▶
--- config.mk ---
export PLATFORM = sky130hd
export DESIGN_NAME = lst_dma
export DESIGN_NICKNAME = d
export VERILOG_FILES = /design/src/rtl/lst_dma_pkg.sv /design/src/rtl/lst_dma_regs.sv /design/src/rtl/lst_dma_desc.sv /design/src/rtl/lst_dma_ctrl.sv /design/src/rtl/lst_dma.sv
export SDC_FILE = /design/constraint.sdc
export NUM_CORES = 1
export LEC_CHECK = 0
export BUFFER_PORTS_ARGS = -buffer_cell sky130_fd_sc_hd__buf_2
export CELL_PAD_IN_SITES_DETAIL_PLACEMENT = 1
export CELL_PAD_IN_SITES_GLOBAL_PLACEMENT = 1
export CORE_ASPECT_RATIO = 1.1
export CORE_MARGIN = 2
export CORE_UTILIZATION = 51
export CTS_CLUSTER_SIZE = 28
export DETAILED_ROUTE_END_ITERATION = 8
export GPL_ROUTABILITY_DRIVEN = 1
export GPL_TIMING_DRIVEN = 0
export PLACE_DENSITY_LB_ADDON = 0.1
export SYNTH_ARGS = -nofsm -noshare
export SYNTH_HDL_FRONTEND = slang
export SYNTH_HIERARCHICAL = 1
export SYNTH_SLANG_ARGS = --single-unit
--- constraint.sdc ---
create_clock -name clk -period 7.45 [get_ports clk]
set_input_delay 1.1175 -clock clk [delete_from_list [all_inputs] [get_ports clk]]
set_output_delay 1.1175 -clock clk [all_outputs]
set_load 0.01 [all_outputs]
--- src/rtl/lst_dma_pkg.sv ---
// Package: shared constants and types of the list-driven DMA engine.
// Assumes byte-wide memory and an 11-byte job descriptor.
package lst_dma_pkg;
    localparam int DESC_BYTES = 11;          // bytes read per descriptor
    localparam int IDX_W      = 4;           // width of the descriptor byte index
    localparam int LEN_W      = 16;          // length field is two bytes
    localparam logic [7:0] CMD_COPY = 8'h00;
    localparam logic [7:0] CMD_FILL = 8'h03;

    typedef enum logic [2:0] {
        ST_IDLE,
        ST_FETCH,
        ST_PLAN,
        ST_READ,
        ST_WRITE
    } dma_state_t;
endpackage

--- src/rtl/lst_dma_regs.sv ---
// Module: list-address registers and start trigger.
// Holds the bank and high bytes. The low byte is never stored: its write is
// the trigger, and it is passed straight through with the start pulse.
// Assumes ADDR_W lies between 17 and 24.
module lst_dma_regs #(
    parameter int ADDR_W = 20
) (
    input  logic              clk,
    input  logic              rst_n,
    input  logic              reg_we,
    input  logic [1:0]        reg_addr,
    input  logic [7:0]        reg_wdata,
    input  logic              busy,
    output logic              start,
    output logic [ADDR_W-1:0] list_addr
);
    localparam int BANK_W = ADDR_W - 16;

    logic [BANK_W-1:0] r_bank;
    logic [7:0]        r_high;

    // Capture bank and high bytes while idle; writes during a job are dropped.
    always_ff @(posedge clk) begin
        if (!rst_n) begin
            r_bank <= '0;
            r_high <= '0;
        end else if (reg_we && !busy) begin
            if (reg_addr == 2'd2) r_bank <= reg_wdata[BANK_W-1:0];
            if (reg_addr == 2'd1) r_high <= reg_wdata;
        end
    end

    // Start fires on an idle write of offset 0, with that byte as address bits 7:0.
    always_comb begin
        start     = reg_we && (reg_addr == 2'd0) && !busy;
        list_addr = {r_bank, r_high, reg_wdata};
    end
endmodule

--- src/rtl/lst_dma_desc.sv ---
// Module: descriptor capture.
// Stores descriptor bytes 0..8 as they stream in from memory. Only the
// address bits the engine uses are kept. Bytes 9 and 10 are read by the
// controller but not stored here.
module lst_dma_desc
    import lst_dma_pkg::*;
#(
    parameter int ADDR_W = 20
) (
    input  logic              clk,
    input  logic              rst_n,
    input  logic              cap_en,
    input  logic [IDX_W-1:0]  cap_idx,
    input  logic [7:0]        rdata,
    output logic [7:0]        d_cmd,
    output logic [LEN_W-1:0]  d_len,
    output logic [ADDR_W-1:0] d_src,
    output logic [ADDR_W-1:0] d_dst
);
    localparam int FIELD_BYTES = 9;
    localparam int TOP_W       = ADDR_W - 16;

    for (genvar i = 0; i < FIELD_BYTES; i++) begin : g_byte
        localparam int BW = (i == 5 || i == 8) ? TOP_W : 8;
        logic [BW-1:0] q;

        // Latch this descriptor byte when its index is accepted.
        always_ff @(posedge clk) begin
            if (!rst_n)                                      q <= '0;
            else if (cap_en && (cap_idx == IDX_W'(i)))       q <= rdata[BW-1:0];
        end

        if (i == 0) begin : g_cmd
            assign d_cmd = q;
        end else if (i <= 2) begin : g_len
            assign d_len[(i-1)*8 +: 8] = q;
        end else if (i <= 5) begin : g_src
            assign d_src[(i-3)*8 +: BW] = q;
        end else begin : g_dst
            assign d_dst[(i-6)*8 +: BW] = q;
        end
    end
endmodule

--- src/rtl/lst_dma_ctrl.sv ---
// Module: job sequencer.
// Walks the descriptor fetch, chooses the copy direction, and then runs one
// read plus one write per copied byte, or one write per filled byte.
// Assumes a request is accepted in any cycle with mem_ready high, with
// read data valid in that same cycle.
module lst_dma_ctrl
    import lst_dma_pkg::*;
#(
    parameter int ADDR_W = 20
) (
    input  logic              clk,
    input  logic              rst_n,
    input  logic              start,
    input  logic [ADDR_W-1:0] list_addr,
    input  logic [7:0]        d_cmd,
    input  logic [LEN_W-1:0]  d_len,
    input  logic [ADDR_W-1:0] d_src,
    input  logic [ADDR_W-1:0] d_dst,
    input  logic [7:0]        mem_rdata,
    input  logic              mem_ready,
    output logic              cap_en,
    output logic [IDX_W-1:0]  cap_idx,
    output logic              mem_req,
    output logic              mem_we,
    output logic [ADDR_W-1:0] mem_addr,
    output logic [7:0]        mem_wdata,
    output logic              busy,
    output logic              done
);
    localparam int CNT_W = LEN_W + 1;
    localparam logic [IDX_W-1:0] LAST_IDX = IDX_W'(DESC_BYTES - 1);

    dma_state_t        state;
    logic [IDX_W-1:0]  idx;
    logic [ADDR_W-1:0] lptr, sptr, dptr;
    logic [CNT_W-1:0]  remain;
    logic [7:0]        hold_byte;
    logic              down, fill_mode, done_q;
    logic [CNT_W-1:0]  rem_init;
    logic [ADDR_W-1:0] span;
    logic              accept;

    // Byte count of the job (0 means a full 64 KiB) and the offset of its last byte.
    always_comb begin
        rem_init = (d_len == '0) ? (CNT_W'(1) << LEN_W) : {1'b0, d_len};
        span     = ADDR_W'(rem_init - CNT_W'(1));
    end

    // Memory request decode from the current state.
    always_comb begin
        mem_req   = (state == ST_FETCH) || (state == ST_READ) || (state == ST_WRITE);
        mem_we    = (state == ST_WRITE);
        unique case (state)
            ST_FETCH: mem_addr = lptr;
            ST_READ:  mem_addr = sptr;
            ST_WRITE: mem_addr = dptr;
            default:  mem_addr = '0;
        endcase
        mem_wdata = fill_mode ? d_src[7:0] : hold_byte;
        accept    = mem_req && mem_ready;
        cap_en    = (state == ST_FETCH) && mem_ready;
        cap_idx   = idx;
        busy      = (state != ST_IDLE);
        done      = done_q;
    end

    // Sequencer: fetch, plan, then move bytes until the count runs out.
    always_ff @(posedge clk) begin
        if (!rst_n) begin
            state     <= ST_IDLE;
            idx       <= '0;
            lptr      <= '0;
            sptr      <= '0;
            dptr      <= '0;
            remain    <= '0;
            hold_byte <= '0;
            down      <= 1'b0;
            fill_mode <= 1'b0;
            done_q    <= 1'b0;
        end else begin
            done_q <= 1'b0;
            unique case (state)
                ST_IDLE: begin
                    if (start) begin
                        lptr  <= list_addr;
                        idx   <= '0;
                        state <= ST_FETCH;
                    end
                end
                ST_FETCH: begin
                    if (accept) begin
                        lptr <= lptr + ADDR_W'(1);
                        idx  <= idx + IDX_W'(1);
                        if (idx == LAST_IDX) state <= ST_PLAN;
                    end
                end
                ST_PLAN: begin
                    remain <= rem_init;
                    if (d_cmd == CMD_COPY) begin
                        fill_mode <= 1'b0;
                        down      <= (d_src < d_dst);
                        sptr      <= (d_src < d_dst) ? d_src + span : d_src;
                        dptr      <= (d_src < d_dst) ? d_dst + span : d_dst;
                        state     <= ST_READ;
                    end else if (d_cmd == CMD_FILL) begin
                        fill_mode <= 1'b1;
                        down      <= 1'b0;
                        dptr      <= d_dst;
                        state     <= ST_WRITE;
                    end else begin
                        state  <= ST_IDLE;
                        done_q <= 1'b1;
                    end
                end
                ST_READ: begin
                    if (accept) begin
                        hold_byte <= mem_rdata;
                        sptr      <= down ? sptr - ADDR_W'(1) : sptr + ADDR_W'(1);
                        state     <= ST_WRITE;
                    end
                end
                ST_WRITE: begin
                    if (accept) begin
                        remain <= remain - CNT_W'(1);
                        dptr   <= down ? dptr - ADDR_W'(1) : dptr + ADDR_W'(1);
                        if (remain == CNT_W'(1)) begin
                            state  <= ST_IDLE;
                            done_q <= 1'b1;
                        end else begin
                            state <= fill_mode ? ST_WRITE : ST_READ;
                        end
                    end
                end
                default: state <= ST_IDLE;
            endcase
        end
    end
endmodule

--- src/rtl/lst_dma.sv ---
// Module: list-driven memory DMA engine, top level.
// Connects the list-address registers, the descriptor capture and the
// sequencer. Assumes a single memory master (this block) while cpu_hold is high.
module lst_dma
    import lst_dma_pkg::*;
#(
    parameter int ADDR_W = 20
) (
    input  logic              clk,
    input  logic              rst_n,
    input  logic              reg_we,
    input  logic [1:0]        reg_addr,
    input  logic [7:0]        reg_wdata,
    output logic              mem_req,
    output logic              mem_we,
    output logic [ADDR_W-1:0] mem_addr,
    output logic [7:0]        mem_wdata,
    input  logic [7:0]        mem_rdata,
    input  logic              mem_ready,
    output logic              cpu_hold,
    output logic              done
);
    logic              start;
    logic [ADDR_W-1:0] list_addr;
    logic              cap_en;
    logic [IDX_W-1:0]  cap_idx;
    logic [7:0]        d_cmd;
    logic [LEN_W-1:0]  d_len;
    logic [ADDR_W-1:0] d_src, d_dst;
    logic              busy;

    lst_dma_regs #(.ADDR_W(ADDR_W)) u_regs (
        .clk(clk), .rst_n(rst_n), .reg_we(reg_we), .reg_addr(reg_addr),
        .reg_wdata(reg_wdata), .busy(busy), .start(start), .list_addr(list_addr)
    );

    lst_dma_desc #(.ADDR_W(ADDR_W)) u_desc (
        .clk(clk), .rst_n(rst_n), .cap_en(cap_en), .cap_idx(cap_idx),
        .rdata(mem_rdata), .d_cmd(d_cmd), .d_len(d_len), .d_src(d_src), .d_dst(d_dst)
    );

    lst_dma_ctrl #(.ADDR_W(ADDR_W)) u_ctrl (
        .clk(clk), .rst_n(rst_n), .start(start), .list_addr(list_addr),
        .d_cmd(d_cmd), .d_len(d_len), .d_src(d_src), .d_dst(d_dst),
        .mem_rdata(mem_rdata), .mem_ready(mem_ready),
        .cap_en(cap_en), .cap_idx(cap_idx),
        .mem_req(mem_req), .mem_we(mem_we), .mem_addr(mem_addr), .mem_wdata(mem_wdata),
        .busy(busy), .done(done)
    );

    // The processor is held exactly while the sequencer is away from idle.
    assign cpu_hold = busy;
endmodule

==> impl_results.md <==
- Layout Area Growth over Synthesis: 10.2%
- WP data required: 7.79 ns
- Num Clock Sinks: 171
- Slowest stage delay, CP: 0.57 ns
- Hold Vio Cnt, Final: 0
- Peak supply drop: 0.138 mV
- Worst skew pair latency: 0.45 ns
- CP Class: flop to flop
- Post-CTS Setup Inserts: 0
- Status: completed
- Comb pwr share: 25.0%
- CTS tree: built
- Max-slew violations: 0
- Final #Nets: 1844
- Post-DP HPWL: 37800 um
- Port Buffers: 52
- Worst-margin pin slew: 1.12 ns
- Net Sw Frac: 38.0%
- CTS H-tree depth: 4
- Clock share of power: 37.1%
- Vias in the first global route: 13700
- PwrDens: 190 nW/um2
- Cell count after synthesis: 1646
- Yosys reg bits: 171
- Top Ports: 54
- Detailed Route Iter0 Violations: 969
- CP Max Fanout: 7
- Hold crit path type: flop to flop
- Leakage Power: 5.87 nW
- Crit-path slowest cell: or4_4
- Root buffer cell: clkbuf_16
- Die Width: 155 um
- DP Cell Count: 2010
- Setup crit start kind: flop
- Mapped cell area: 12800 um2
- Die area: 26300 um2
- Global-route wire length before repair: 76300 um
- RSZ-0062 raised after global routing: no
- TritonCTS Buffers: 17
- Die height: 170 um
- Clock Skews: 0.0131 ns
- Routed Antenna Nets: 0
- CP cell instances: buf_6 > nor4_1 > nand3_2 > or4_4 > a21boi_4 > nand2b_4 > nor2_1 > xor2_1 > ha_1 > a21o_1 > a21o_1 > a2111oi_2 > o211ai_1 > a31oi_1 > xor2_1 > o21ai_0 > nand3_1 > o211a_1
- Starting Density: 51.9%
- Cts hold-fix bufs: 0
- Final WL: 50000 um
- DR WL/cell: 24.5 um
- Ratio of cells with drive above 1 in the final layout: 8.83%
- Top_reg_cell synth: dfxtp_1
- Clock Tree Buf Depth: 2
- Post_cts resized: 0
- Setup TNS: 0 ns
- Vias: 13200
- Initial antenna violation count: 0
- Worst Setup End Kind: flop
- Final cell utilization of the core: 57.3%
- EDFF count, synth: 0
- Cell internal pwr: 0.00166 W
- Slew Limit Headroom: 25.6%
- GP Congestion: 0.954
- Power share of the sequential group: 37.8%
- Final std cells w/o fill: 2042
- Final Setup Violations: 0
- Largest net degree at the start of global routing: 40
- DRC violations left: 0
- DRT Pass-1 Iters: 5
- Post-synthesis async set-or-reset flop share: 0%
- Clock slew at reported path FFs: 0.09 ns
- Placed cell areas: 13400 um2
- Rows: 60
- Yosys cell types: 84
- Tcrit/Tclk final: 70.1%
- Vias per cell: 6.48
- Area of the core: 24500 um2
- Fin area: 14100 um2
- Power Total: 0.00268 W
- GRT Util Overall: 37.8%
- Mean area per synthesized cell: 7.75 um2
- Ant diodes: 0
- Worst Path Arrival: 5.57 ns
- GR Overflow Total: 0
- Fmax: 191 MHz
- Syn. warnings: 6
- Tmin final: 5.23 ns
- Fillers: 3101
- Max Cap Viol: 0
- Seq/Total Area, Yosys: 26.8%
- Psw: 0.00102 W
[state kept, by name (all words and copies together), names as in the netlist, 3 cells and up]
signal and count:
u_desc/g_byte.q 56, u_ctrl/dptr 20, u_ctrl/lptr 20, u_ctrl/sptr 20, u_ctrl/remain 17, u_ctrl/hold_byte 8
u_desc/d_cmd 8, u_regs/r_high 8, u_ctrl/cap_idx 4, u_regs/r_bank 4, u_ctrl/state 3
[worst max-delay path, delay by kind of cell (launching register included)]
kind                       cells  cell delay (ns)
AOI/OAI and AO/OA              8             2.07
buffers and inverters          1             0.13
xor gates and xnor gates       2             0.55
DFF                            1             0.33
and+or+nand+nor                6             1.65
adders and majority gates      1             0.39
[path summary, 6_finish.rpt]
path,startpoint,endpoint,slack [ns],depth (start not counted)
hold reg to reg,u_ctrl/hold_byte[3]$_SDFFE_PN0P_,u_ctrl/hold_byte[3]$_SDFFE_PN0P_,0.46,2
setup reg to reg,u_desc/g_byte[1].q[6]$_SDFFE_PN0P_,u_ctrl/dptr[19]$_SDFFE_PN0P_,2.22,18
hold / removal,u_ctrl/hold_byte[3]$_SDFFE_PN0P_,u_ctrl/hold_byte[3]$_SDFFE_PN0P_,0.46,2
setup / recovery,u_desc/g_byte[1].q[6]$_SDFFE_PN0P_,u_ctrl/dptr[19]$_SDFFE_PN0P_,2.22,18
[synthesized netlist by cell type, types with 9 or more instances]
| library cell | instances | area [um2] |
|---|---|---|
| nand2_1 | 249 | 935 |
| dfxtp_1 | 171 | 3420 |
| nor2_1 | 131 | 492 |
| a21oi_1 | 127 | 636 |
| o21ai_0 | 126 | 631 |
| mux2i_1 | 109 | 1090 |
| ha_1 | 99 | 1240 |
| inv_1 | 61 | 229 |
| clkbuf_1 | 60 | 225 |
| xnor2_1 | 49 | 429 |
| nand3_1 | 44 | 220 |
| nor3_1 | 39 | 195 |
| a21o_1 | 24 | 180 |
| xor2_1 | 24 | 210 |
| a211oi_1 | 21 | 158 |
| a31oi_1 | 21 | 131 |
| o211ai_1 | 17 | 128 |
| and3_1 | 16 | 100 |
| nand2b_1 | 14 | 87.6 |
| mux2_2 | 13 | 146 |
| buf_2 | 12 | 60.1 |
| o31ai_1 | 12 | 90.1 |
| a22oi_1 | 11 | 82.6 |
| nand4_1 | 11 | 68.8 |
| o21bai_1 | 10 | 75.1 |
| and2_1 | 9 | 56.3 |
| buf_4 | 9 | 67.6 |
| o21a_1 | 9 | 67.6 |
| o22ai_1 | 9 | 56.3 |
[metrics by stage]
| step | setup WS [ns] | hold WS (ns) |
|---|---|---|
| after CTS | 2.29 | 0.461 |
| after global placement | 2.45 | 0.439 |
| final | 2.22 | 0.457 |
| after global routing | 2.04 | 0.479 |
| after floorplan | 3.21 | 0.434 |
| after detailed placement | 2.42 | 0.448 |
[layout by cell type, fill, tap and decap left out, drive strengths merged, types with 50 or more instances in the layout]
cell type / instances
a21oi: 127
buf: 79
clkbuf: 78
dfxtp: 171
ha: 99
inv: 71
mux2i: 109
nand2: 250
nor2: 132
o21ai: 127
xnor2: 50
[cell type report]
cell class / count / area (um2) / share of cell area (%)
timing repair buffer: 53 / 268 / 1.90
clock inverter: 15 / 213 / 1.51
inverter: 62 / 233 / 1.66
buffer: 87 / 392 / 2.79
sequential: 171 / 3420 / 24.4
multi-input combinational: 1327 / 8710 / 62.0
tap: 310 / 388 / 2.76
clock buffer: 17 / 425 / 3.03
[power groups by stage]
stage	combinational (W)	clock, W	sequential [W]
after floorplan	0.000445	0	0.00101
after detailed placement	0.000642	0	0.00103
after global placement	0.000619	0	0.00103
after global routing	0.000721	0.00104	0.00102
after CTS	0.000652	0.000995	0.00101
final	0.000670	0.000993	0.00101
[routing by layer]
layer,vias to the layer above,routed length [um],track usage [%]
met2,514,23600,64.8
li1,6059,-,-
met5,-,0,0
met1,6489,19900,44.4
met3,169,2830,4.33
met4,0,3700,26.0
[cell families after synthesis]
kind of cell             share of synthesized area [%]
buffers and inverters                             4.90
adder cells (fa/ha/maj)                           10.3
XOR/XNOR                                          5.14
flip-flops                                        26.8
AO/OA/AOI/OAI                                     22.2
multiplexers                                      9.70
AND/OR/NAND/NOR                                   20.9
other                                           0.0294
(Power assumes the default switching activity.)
◀
Work request ▸ All lines above from the one holding "o211ai_1 | 17 | 128 |" to the one holding "layer,vias to the", inclusive, are to be copied exactly; no other line is wanted.

Response for this exercise ▸
| o211ai_1 | 17 | 128 |
| and3_1 | 16 | 100 |
| nand2b_1 | 14 | 87.6 |
| mux2_2 | 13 | 146 |
| buf_2 | 12 | 60.1 |
| o31ai_1 | 12 | 90.1 |
| a22oi_1 | 11 | 82.6 |
| nand4_1 | 11 | 68.8 |
| o21bai_1 | 10 | 75.1 |
| and2_1 | 9 | 56.3 |
| buf_4 | 9 | 67.6 |
| o21a_1 | 9 | 67.6 |
| o22ai_1 | 9 | 56.3 |
[metrics by stage]
| step | setup WS [ns] | hold WS (ns) |
|---|---|---|
| after CTS | 2.29 | 0.461 |
| after global placement | 2.45 | 0.439 |
| final | 2.22 | 0.457 |
| after global routing | 2.04 | 0.479 |
| after floorplan | 3.21 | 0.434 |
| after detailed placement | 2.42 | 0.448 |
[layout by cell type, fill, tap and decap left out, drive strengths merged, types with 50 or more instances in the layout]
cell type / instances
a21oi: 127
buf: 79
clkbuf: 78
dfxtp: 171
ha: 99
inv: 71
mux2i: 109
nand2: 250
nor2: 132
o21ai: 127
xnor2: 50
[cell type report]
cell class / count / area (um2) / share of cell area (%)
timing repair buffer: 53 / 268 / 1.90
clock inverter: 15 / 213 / 1.51
inverter: 62 / 233 / 1.66
buffer: 87 / 392 / 2.79
sequential: 171 / 3420 / 24.4
multi-input combinational: 1327 / 8710 / 62.0
tap: 310 / 388 / 2.76
clock buffer: 17 / 425 / 3.03
[power groups by stage]
stage	combinational (W)	clock, W	sequential [W]
after floorplan	0.000445	0	0.00101
after detailed placement	0.000642	0	0.00103
after global placement	0.000619	0	0.00103
after global routing	0.000721	0.00104	0.00102
after CTS	0.000652	0.000995	0.00101
final	0.000670	0.000993	0.00101
[routing by layer]
layer,vias to the layer above,routed length [um],track usage [%]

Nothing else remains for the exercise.